What an opportunity M. Cherif Bassiouni provided. And Robert Spencer was akin to that Robber Baron of the Mauve Decade who proudly explained, “I sees my opportunities, and I took “˜em.”
The amazing exchange between M. Cherif Bassiouni, Distinguished Research Professor of Law Emeritus and President Emeritus, International Human Rights Law Institute, DePaul University, and Robert Spencer would fill any polemicist with envy. Rich in years and honors and worldly acclaim and so on and so forth he may be, but still the not-quite-candid-and-more-than-slightly-confused M. Cherif Bassiouni has just seen his own polemic carefully taken apart, in public (“in the full light of history”), with the resulting parts then held up for examination and silent — there is no need for sound effects here, the sound can be turned off — ridicule.
Spencer’s reply to him is unanswerable. He has no answer. He must now remain silent. And if he still has some of his wits about him, he must at this point be truly mortified. For what can he say? He’s one of those eminences so used to being an eminence, he can’t quite fathom those who do not yield to his (to him) self-evident authority and rank, and who demand of him such things as truthfulness, logic, consistency — you know, stuff like that. He expects, but in this case did not receive, the accustomed salaam-salaaming of everyone. I could have told him — I happen to know — that Robert Spencer is no respecter of parsons. We’re in America now, and the Argument From Authority (I’m the famous legal scholar, you have to defer to me) cuts no ice here. The same intellectual standards are required for all. And M. Cherif Bassiouni is clearly no Lauterpacht, or De Visscher, or — nota bene — Julius Stone.

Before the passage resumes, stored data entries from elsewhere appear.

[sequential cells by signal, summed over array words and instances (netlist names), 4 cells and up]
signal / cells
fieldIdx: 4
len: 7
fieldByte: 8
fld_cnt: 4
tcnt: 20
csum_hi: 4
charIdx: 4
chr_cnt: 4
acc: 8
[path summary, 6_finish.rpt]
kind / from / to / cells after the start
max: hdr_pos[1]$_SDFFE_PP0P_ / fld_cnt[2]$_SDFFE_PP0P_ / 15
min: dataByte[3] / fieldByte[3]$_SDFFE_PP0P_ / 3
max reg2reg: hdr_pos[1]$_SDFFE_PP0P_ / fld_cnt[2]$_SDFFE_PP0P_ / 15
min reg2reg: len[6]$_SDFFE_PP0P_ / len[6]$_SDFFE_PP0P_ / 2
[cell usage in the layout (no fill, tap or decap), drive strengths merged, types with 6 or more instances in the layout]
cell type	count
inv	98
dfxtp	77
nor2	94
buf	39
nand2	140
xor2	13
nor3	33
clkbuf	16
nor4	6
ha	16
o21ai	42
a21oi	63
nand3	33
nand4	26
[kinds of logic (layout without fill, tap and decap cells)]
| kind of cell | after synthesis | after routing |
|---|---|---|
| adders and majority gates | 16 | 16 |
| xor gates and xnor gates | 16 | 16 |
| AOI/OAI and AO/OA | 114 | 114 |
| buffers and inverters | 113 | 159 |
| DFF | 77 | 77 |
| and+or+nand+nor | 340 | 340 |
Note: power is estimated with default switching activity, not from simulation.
## src/rtl/sha256_pkg.sv

```systemverilog
// Shared constants and state encoding for the SHA-256 message front-end.
package sha256_pkg;

    localparam int       BLK_W          = 512;
    localparam int       LEN_FIELD_W    = 64;
    localparam int       BLK_BYTES      = BLK_W / 8;
    localparam logic [7:0] PAD_MARK     = 8'h80;
    // Highest byte slot that still leaves room for the 64-bit length field.
    localparam int       LAST_DATA_SLOT = 55;

    typedef enum logic [2:0] {
        ST_FILL,
        ST_PAD,
        ST_ISSUE,
        ST_WAIT,
        ST_TAIL
    } pad_state_t;

endpackage

```

## src/rtl/sha256_pad_mask.sv

```systemverilog
// Per-byte keep mask and 0x80 marker placement for a given byte slot.
// Bytes below idx are kept, byte idx receives the marker, the rest clear.
module sha256_pad_mask
    import sha256_pkg::*;
(
    input  logic [5:0]       idx,
    output logic [BLK_W-1:0] keep,
    output logic [BLK_W-1:0] mark
);

    genvar gi;
    generate
        for (gi = 0; gi < BLK_BYTES; gi++) begin : g_byte
            // Byte 0 sits in the most significant lane.
            assign keep[BLK_W-1-8*gi -: 8] = (6'(gi) < idx)  ? 8'hFF    : 8'h00;
            assign mark[BLK_W-1-8*gi -: 8] = (6'(gi) == idx) ? PAD_MARK : 8'h00;
        end
    endgenerate

endmodule

```

## src/rtl/sha256_padder.sv

```systemverilog
// Byte-stream front-end for the SHA-256 core: buffers message bytes,
// appends the 0x80 marker and bit length, and hands out 512-bit blocks
// one at a time, waiting for the core to finish each.
module sha256_padder
    import sha256_pkg::*;
#(
    parameter int LEN_W = 32
) (
    input  logic             CLK,
    input  logic             RST,
    input  logic             IN_VALID,
    input  logic [7:0]       IN_BYTE,
    input  logic             IN_LAST,
    output logic             IN_READY,
    output logic             BLK_START,
    output logic [BLK_W-1:0] BLK_DATA,
    output logic             BLK_FIRST,
    input  logic             BLK_DONE,
    output logic             MSG_DONE
);

    pad_state_t             state_reg;
    logic [5:0]             idx_reg;
    logic [LEN_W-1:0]       cnt_reg;
    logic [BLK_W-1:0]       blk_buf_reg;
    logic                   final_blk_reg;
    logic                   mark_pend_reg;
    logic                   closed_reg;     // IN_LAST already accepted
    logic                   first_reg;
    logic                   in_ready_reg;
    logic                   blk_start_reg;
    logic                   blk_first_reg;
    logic                   msg_done_reg;

    logic [BLK_W-1:0]       keep;
    logic [BLK_W-1:0]       mark;
    logic [BLK_W-1:0]       pad_word;
    logic [LEN_FIELD_W-1:0] len_field;

    // Idx is forced to 0 before TAIL, so the same mask serves PAD and TAIL.
    sha256_pad_mask u_mask (
        .idx  (idx_reg),
        .keep (keep),
        .mark (mark)
    );

    assign pad_word  = (blk_buf_reg & keep) | mark;
    assign len_field = LEN_FIELD_W'({cnt_reg, 3'b000});

    assign IN_READY  = in_ready_reg;
    assign BLK_START = blk_start_reg;
    assign BLK_DATA  = blk_buf_reg;
    assign BLK_FIRST = blk_first_reg;
    assign MSG_DONE  = msg_done_reg;

    // Padder FSM with all outputs registered.
    always_ff @(posedge CLK or posedge RST) begin
        if (RST) begin
            state_reg     <= ST_FILL;
            idx_reg       <= '0;
            cnt_reg       <= '0;
            blk_buf_reg   <= '0;
            final_blk_reg <= 1'b0;
            mark_pend_reg <= 1'b0;
            closed_reg    <= 1'b0;
            first_reg     <= 1'b1;
            in_ready_reg  <= 1'b1;
            blk_start_reg <= 1'b0;
            blk_first_reg <= 1'b0;
            msg_done_reg  <= 1'b0;
        end else begin
            blk_start_reg <= 1'b0;
            blk_first_reg <= 1'b0;
            msg_done_reg  <= 1'b0;
            case (state_reg)
                ST_FILL: begin
                    if (IN_VALID) begin
                        blk_buf_reg[BLK_W-1-8*int'(idx_reg) -: 8] <= IN_BYTE;
                        cnt_reg <= cnt_reg + LEN_W'(1);
                        idx_reg <= idx_reg + 6'd1;
                        if (IN_LAST)
                            closed_reg <= 1'b1;
                        if (idx_reg == 6'd63) begin
                            // Block is full: ship it now; a last byte here
                            // leaves the marker for a trailing block.
                            state_reg     <= ST_ISSUE;
                            final_blk_reg <= 1'b0;
                            mark_pend_reg <= IN_LAST;
                            in_ready_reg  <= 1'b0;
                            blk_start_reg <= 1'b1;
                            blk_first_reg <= first_reg;
                        end else if (IN_LAST) begin
                            state_reg    <= ST_PAD;
                            in_ready_reg <= 1'b0;
                        end
                    end
                end
                ST_PAD: begin
                    if (idx_reg <= 6'(LAST_DATA_SLOT)) begin
                        blk_buf_reg   <= {pad_word[BLK_W-1:LEN_FIELD_W], len_field};
                        final_blk_reg <= 1'b1;
                    end else begin
                        // No room for the length; it goes in a trailing block.
                        blk_buf_reg   <= pad_word;
                        final_blk_reg <= 1'b0;
                        mark_pend_reg <= 1'b0;
                    end
                    state_reg     <= ST_ISSUE;
                    blk_start_reg <= 1'b1;
                    blk_first_reg <= first_reg;
                end
                ST_ISSUE: begin
                    first_reg <= 1'b0;
                    state_reg <= ST_WAIT;
                end
                ST_WAIT: begin
                    if (BLK_DONE) begin
                        idx_reg <= '0;
                        if (final_blk_reg) begin
                            msg_done_reg  <= 1'b1;
                            cnt_reg       <= '0;
                            first_reg     <= 1'b1;
                            closed_reg    <= 1'b0;
                            final_blk_reg <= 1'b0;
                            mark_pend_reg <= 1'b0;
                            state_reg     <= ST_FILL;
                            in_ready_reg  <= 1'b1;
                        end else if (!closed_reg) begin
                            state_reg    <= ST_FILL;
                            in_ready_reg <= 1'b1;
                        end else begin
                            state_reg <= ST_TAIL;
                        end
                    end
                end
                ST_TAIL: begin
                    blk_buf_reg   <= {mark[BLK_W-1:LEN_FIELD_W] & {(BLK_W-LEN_FIELD_W){mark_pend_reg}},
                                      len_field};
                    final_blk_reg <= 1'b1;
                    state_reg     <= ST_ISSUE;
                    blk_start_reg <= 1'b1;
                    blk_first_reg <= first_reg;
                end
                default: begin
                    state_reg    <= ST_FILL;
                    in_ready_reg <= 1'b1;
                end
            endcase
        end
    end

endmodule

```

This exchange also puts me in mind, too, of a cartoon dear to many a young American. I am thinking of Wile E. Coyote, just when he has assumed he has successfully launched a missile –an Acme Missile, bien entendu — in the direction of the Road-Runner, and then suddenly he hears that tell-tale “Beep Beep” and sees the Road-Runner whizzing happily by. And then W. E. Coyote looks down, and sees just under his seat the Acme Missile still sitting on its launch pad, because it had apparently failed to launch correctly. And just then, just as he looks down, just as the awful truth is shown by the expression of fear and horror on his face, that Acme Missile explodes in his face.
That is more or less what happened to M. Cherif Bassiouni, Distinguished Research Professor of Law Emeritus and President Emeritus, International Human Rights Law Institute, DePaul University. He no doubt bitterly regrets having dared to answer Robert Spencer with such obvious illogic, about the admitted difference between what the four Sunni schools of jurisprudence have concluded about apostasy and the view which he, M. Cherif Bassiouni, claims is quite different, of something he calls “Islam.” What a perfect occasion to demolish him, and what sportsman could have resisted?
Tant pis pour lui.
The exchange (ah, ces echangistes!)? Epatant.
These bits of slightly off-color parlez-vous have been supplied, with malice aforethought, since M. Cherif Bassiouni is, undoubtedly, and quite proudly, francophone. For without French as his passport to the great world, the world of Western thought, and Western legal theory and practice, then where, really, would M. Cherif Bassiouni, and others of his ilk, undoubtedly be?
M. Cherif Bassiouni won’t be returning for another Acme Missile blow-up any time soon. He’s very famous. I read something by him once, something on International Law. But what illogicality. What possessed him? He could have written something different, something urging Robert Spencer, for example, to publicize, and give support to, those who, like M. Cherif Bassiouni, are trying to “change” Islamic doctrine. But that isn’t what he did. He did something else. He made a claim, and then kicked the basis of that claim out from under himself. Spencer pointed out that the stool was gone, and M. Cherif Bassioiuni promptly collapsed onto the floor.
M. Cherif Bassiouni, Distinguished Research Professor of Law Emeritus and President Emeritus, International Human Rights Law Institute, DePaul University, should have gone to Hollywood to work as someone’s foil or straight man. Instead, he’s stuck in Illinois.